Over the last decade, I’ve led the data strategy for many companies in different stages of leveraging their data. Some (few) of them were taking their very first steps, while others were large, complex organizations that have worked with data for over a decade – but still struggled to derive the value they could expect it to deliver.
I’ve spoken about data strategy elsewhere, but today I’d like to address the elephant in the room: What data scientist teams often can’t seem to deliver data success. In other words, what makes or breaks the skill of designing data science solutions that would create a business and competitive value for the organization?
Investment in data science has considerably grown over the last few years, creating somewhat of a “gold rush”. The buzz has caused many companies to allocate significant funds and hire teams of data scientists, hoping they would become a growth engine. In most cases, these companies couldn’t say how that would happen but understood that there is a lot of underutilized data lying around, that there is immense value in it, and that maybe that data can translate into new business channels.
These companies weren’t wrong in this regard – it’s very likely that utilizing data science correctly would bring immense value to organizations that already have large, diversified pools of data. However, judging by the outcome, very few organizations have succeeded in turning data into gold using data science.

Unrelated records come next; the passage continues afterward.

`src/rtl/reg_file_wb.sv`:
```
// reg_file_wb: 2^ADDR_W x DATA_W register file with two async read ports, one write-back port, r0 hardwired to zero
module reg_file_wb #(
    parameter int DATA_W = 32,
    parameter int ADDR_W = 5
) (
    input  logic              clk,
    input  logic              rst,
    input  logic [ADDR_W-1:0] rdAddr1,
    input  logic [ADDR_W-1:0] rdAddr2,
    output logic [DATA_W-1:0] rdData1,
    output logic [DATA_W-1:0] rdData2,
    input  logic              wrEn,
    input  logic [ADDR_W-1:0] wrAddr,
    input  logic [DATA_W-1:0] wrData,
    output logic [31:0]       wrCount,
    output logic              wrAck
);
    localparam int N = 1 << ADDR_W;
    logic [DATA_W-1:0] regs_q [N];
    logic [31:0]       wr_count_q, wr_count_d;
    logic              wr_ack_q, wr_ack_d;
    logic              commit;
    // Writes to r0 are swallowed: no storage, no count, no ack
    assign commit = wrEn && (wrAddr != '0);
    always_comb begin
        wr_count_d = commit ? wr_count_q + 32'd1 : wr_count_q;
        wr_ack_d   = commit;
    end
    always_ff @(posedge clk) begin
        if (rst) begin
            for (int i = 0; i < N; i++) regs_q[i] <= '0;
            wr_count_q <= '0;
            wr_ack_q   <= 1'b0;
        end else begin
            if (commit) regs_q[wrAddr] <= wrData;
            wr_count_q <= wr_count_d;
            wr_ack_q   <= wr_ack_d;
        end
    end
    assign rdData1 = (rdAddr1 == '0) ? '0 : regs_q[rdAddr1];
    assign rdData2 = (rdAddr2 == '0) ? '0 : regs_q[rdAddr2];
    assign wrCount = wr_count_q;
    assign wrAck   = wr_ack_q;
endmodule

```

The segments of data science that are generating results are segments that have very clear, defined goals, and in which the product is entirely AI-based. Examples include automotive vehicles, automotive aircrafts, the defense industry (and its various products), medical and healthcare products and machines, and various communication bots.
What makes these examples special is that these products/companies are entirely data science-based, meaning the problems they solve are mostly technological, which in turn makes them possible to solve by elite data scientists, many of whom are professors. In these cases, the data scientist gets a technical issue and has the tools to solve it thanks to being a brilliant algorithmist.

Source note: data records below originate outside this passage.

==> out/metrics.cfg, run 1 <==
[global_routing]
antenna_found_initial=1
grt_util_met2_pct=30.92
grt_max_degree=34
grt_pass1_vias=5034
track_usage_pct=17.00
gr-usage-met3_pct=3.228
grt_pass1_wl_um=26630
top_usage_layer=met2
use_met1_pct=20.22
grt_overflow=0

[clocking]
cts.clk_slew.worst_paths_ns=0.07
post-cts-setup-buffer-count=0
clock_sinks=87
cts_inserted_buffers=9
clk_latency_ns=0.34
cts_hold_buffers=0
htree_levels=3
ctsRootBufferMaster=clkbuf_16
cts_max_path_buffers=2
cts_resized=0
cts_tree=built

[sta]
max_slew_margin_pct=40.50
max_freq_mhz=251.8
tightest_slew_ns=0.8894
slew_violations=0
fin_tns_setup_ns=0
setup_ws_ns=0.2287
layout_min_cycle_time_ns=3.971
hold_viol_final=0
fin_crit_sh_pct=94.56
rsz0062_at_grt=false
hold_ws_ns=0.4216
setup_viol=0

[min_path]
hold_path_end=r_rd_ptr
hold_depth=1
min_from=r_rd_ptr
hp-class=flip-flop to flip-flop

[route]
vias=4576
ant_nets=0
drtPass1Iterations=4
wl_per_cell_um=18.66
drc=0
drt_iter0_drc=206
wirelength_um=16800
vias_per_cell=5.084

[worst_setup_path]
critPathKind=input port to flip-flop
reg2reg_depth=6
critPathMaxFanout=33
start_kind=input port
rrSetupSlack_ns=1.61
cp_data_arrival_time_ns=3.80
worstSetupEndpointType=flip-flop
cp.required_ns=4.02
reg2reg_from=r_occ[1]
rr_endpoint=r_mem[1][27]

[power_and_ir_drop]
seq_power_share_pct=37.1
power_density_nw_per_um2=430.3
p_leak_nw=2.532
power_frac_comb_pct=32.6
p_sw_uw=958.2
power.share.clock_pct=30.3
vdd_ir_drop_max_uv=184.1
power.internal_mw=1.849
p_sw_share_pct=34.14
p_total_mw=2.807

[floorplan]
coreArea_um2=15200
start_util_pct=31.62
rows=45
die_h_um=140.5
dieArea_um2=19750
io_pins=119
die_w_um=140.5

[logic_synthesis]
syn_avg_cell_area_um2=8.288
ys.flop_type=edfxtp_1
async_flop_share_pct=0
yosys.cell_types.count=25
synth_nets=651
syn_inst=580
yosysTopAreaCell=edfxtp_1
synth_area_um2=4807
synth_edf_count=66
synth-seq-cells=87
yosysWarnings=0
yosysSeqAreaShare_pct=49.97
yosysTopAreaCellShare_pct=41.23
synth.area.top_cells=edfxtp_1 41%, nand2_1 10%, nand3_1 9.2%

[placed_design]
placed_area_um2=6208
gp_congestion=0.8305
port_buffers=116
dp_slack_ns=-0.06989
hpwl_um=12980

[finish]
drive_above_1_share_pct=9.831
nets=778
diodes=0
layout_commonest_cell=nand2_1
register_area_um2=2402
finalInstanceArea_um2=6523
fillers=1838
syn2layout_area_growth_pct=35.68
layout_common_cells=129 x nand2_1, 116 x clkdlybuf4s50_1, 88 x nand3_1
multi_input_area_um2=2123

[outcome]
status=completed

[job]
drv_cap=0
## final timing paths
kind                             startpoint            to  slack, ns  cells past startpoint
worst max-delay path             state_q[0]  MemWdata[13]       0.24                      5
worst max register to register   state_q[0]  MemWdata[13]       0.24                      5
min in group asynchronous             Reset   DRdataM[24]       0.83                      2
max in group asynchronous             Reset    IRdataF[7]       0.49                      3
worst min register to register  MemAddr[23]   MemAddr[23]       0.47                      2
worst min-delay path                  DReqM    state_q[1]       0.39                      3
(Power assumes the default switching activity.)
File: src/rtl/fp_add_stage2_align.sv
// fp_add_stage2_align: orders operands into big/small and aligns the small mantissa with sticky, latency 1 or 2.
module fp_add_stage2_align
    import fp_add_pkg::*;
#(
    parameter bit SPLIT_SHIFT = 1'b0
) (
    input  logic        clk,
    input  logic        rst,
    input  logic        valid_in,
    input  logic        stall,
    input  logic        flush,
    input  logic        bypass_in,
    input  logic [31:0] bypass_result_in,
    input  logic        sign_A,
    input  logic        sign_B,
    input  logic [7:0]  exp_A,
    input  logic [7:0]  exp_B,
    input  logic [23:0] man_A,
    input  logic [23:0] man_B,
    input  logic [7:0]  exp_diff,
    input  logic        A_is_bigger,
    output logic        valid_out,
    output logic        bypass_out,
    output logic [31:0] bypass_result_out,
    output logic        sign_big,
    output logic        sign_small,
    output logic        eff_sub,
    output logic [7:0]  exp_big,
    output logic [26:0] man_big,
    output logic [26:0] man_small
);
    s23_t cur, nxt, out_d, out_q;
    logic [MAN_W-1:0] man_small_src;
    logic [ALIGN_W-1:0] c_man, f_man, sh_out;
    logic c_st, f_st, f_sat, sat_in;
    logic [2:0] f_sel;
    // Bypass beats zero every operand field so the shifter naturally yields 0.
    always_comb begin
        cur = '0;
        cur.valid = valid_in;
        cur.bypass = bypass_in;
        cur.bypass_result = bypass_result_in;
        cur.sign_big = ~bypass_in & (A_is_bigger ? sign_A : sign_B);
        cur.sign_small = ~bypass_in & (A_is_bigger ? sign_B : sign_A);
        cur.eff_sub = cur.sign_big ^ cur.sign_small;
        cur.exp_big = bypass_in ? '0 : (A_is_bigger ? exp_A : exp_B);
        cur.man_big = bypass_in ? '0 : {(A_is_bigger ? man_A : man_B), 3'b000};
        man_small_src = bypass_in ? '0 : (A_is_bigger ? man_B : man_A);
        sat_in = |exp_diff[7:5];
    end
    fp_align_shift27 u_shift (
        .man_in        (man_small_src),
        .coarse_sel    (exp_diff[4:3]),
        .coarse_man    (c_man),
        .coarse_sticky (c_st),
        .fine_man      (f_man),
        .fine_sticky_in(f_st),
        .fine_sel      (f_sel),
        .sat           (f_sat),
        .man_out       (sh_out)
    );
    if (SPLIT_SHIFT) begin : g_split
        s2a_t a_new, a_d, a_q;
        always_comb begin
            a_new = {cur, c_st, sat_in, exp_diff[2:0]};
            a_new.op.man_small = c_man;
            a_d = stall ? a_q : a_new;
            a_d.op.valid = ~flush & (stall ? a_q.op.valid : valid_in);
            nxt = a_q.op;
            nxt.man_small = sh_out;
        end
        always_ff @(posedge clk or posedge rst) begin
            if (rst) a_q <= '0;
            else a_q <= a_d;
        end
        assign f_man = a_q.op.man_small;
        assign f_st = a_q.sticky;
        assign f_sel = a_q.fine;
        assign f_sat = a_q.sat;
    end else begin : g_single
        always_comb begin
            nxt = cur;
            nxt.man_small = sh_out;
        end
        assign f_man = c_man;
        assign f_st = c_st;
        assign f_sel = exp_diff[2:0];
        assign f_sat = sat_in;
    end
    always_comb begin
        out_d = stall ? out_q : nxt;
        out_d.valid = ~flush & (stall ? out_q.valid : nxt.valid);
    end
    always_ff @(posedge clk or posedge rst) begin
        if (rst) out_q <= '0;
        else out_q <= out_d;
    end
    assign valid_out = out_q.valid;
    assign bypass_out = out_q.bypass;
    assign bypass_result_out = out_q.bypass_result;
    assign sign_big = out_q.sign_big;
    assign sign_small = out_q.sign_small;
    assign eff_sub = out_q.eff_sub;
    assign exp_big = out_q.exp_big;
    assign man_big = out_q.man_big;
    assign man_small = out_q.man_small;
endmodule

File: config.mk
export PLATFORM = sky130hd
export DESIGN_NAME = fp_add_stage2_align
export DESIGN_NICKNAME = d
export VERILOG_FILES = /design/src/rtl/fp_add_pkg.sv /design/src/rtl/fp_add_stage2_align_shift.sv /design/src/rtl/fp_add_stage2_align.sv
export SDC_FILE = /design/constraint.sdc
export NUM_CORES = 1
export LEC_CHECK = 0
export BUFFER_PORTS_ARGS = -buffer_cell sky130_fd_sc_hd__buf_2
export CAP_MARGIN = 5
export CORE_MARGIN = 2
export CORE_UTILIZATION = 55
export CTS_CLUSTER_SIZE = 10
export DETAILED_ROUTE_END_ITERATION = 16
export GPL_ROUTABILITY_DRIVEN = 0
export PLACE_DENSITY = 0.95
export SETUP_SLACK_MARGIN = 0.3
export SLEW_MARGIN = 15
export SYNTH_ARGS = -nofsm -noshare
export SYNTH_HDL_FRONTEND = slang
export SYNTH_HIERARCHICAL = 1
export SYNTH_SLANG_ARGS = --single-unit
File: constraint.sdc
create_clock -name clk -period 8.65 [get_ports clk]
set_input_delay 1.2975 -clock clk [delete_from_list [all_inputs] [get_ports clk]]
set_output_delay 1.2975 -clock clk [all_outputs]
set_load 0.03 [all_outputs]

On the other hand, businesses with products that aren’t AI-based that try to establish data science teams that will generate business value by building smart models, often fail to achieve meaningful ROI.
One of the reasons for this is that these organizations (which are often sales-led) contain tactical and strategic business processes that aren’t familiar to the “technical” data scientist. Data scientists find themselves needing to create something from scratch – that isn’t necessarily clearly defined. The organization knows how to articulate the business challenge but things get lost in translation on the way to an AI solution.

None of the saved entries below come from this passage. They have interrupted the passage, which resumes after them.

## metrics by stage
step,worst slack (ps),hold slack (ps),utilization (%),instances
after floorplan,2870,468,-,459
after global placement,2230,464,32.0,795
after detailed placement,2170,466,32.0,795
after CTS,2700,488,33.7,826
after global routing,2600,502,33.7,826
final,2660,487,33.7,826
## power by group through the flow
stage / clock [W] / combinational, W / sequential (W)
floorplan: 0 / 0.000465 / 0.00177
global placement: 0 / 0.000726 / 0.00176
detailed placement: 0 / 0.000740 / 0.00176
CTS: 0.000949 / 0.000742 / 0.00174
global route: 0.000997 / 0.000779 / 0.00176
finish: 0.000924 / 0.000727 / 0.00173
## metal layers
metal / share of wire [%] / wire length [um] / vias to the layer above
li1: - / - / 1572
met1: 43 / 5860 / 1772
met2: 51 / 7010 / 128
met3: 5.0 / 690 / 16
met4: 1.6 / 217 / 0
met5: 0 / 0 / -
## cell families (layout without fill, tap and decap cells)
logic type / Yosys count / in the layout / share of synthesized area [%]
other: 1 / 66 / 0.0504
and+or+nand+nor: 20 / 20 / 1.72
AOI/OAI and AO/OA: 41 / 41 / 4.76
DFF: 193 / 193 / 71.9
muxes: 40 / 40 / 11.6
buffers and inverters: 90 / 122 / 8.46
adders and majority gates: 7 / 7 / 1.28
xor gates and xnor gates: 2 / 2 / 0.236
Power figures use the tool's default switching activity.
[src/rtl/mem_responder.sv]
// Register-file memory responder for the accumulator bus: fixed-latency reads, writes,
// and sticky protocol-error flags. Define MEM_INIT_EN to load mem[i] = i+1 on reset.
module mem_responder #(
  parameter int unsigned READ_LAT = 2,
  parameter int unsigned ADDR_W   = 5,
  parameter int unsigned DATA_W   = 16
) (
  input  logic              clk,
  input  logic              reset,
  input  logic [ADDR_W-1:0] address,
  input  logic              rden,
  input  logic              wren,
  input  logic [DATA_W-1:0] data,
  output logic [DATA_W-1:0] q,
  output logic              q_valid,
  output logic [2:0]        err,
  input  logic              err_clr,
  output logic [5:0]        wr_count
);

  localparam int unsigned Depth = 1 << ADDR_W;
  localparam logic [2:0] LatCnt = 3'(READ_LAT);

  logic [DATA_W-1:0] mem_q [Depth];

  logic [DATA_W-1:0] pipe_data_q [READ_LAT];
  logic [DATA_W-1:0] pipe_data_d [READ_LAT];
  logic [READ_LAT-1:0] pipe_vld_q, pipe_vld_d;
  logic [DATA_W-1:0] q_q, q_d;
  logic              q_valid_q, q_valid_d;
  logic [2:0]        err_q, err_d;
  logic [5:0]        wr_count_q, wr_count_d;
  logic [2:0]        burst_q, burst_d;
  logic              prev_wren_q, prev_wren_d;
  logic [ADDR_W-1:0] prev_addr_q, prev_addr_d;

  logic rd_launch;
  logic addr_jump;
  logic conflict;
  logic short_burst;

  assign rd_launch   = rden & ~wren;
  assign conflict    = rden & wren;
  assign addr_jump   = wren & prev_wren_q & (address != prev_addr_q);
  // A burst ends on the first edge with rden low; a saturated count means it was long enough.
  assign short_burst = ~rden & (burst_q != 3'd0) & (burst_q < LatCnt);

  always_comb begin
    pipe_data_d = pipe_data_q;
    pipe_vld_d  = '0;
    pipe_data_d[0] = rd_launch ? mem_q[address] : pipe_data_q[0];
    pipe_vld_d[0]  = rd_launch;
    for (int unsigned i = 1; i < READ_LAT; i++) begin
      pipe_data_d[i] = pipe_data_q[i-1];
      pipe_vld_d[i]  = pipe_vld_q[i-1];
    end

    q_valid_d = pipe_vld_q[READ_LAT-1];
    q_d       = q_valid_d ? pipe_data_q[READ_LAT-1] : q_q;

    if (rden) begin
      burst_d = (burst_q == LatCnt) ? burst_q : burst_q + 3'd1;
    end else begin
      burst_d = 3'd0;
    end

    // Set wins over clear on the same edge.
    err_d = (err_clr ? 3'b000 : err_q) | {short_burst, conflict, addr_jump};

    wr_count_d  = wren ? wr_count_q + 6'd1 : wr_count_q;
    prev_wren_d = wren;
    prev_addr_d = address;
  end

  always_ff @(posedge clk or posedge reset) begin
    if (reset) begin
      for (int unsigned i = 0; i < READ_LAT; i++) begin
        pipe_data_q[i] <= '0;
      end
      pipe_vld_q  <= '0;
      q_q         <= '0;
      q_valid_q   <= 1'b0;
      err_q       <= 3'b000;
      wr_count_q  <= 6'd0;
      burst_q     <= 3'd0;
      prev_wren_q <= 1'b0;
      prev_addr_q <= '0;
    end else begin
      pipe_data_q <= pipe_data_d;
      pipe_vld_q  <= pipe_vld_d;
      q_q         <= q_d;
      q_valid_q   <= q_valid_d;
      err_q       <= err_d;
      wr_count_q  <= wr_count_d;
      burst_q     <= burst_d;
      prev_wren_q <= prev_wren_d;
      prev_addr_q <= prev_addr_d;
    end
  end

`ifdef MEM_INIT_EN
  always_ff @(posedge clk or posedge reset) begin
    if (reset) begin
      for (int unsigned i = 0; i < Depth; i++) begin
        mem_q[i] <= DATA_W'(i + 1);
      end
    end else if (wren) begin
      mem_q[address] <= data;
    end
  end
`else
  // No reset on the array so it can map onto a RAM macro.
  always_ff @(posedge clk) begin
    if (wren) begin
      mem_q[address] <= data;
    end
  end
`endif

  assign q        = q_q;
  assign q_valid  = q_valid_q;
  assign err      = err_q;
  assign wr_count = wr_count_q;

endmodule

Bridging the gap between business needs and AI solutions is a real challenge.
The data scientists’ approach is very often isolated from the organizational needs and circumstances. Yes, they know their technology very well and are amazing with statistical/mathematical elements, but without a deep understanding of the business and how it would make use of the model, there would always be a built-in gap between the model’s technological capabilities and the value it can bring.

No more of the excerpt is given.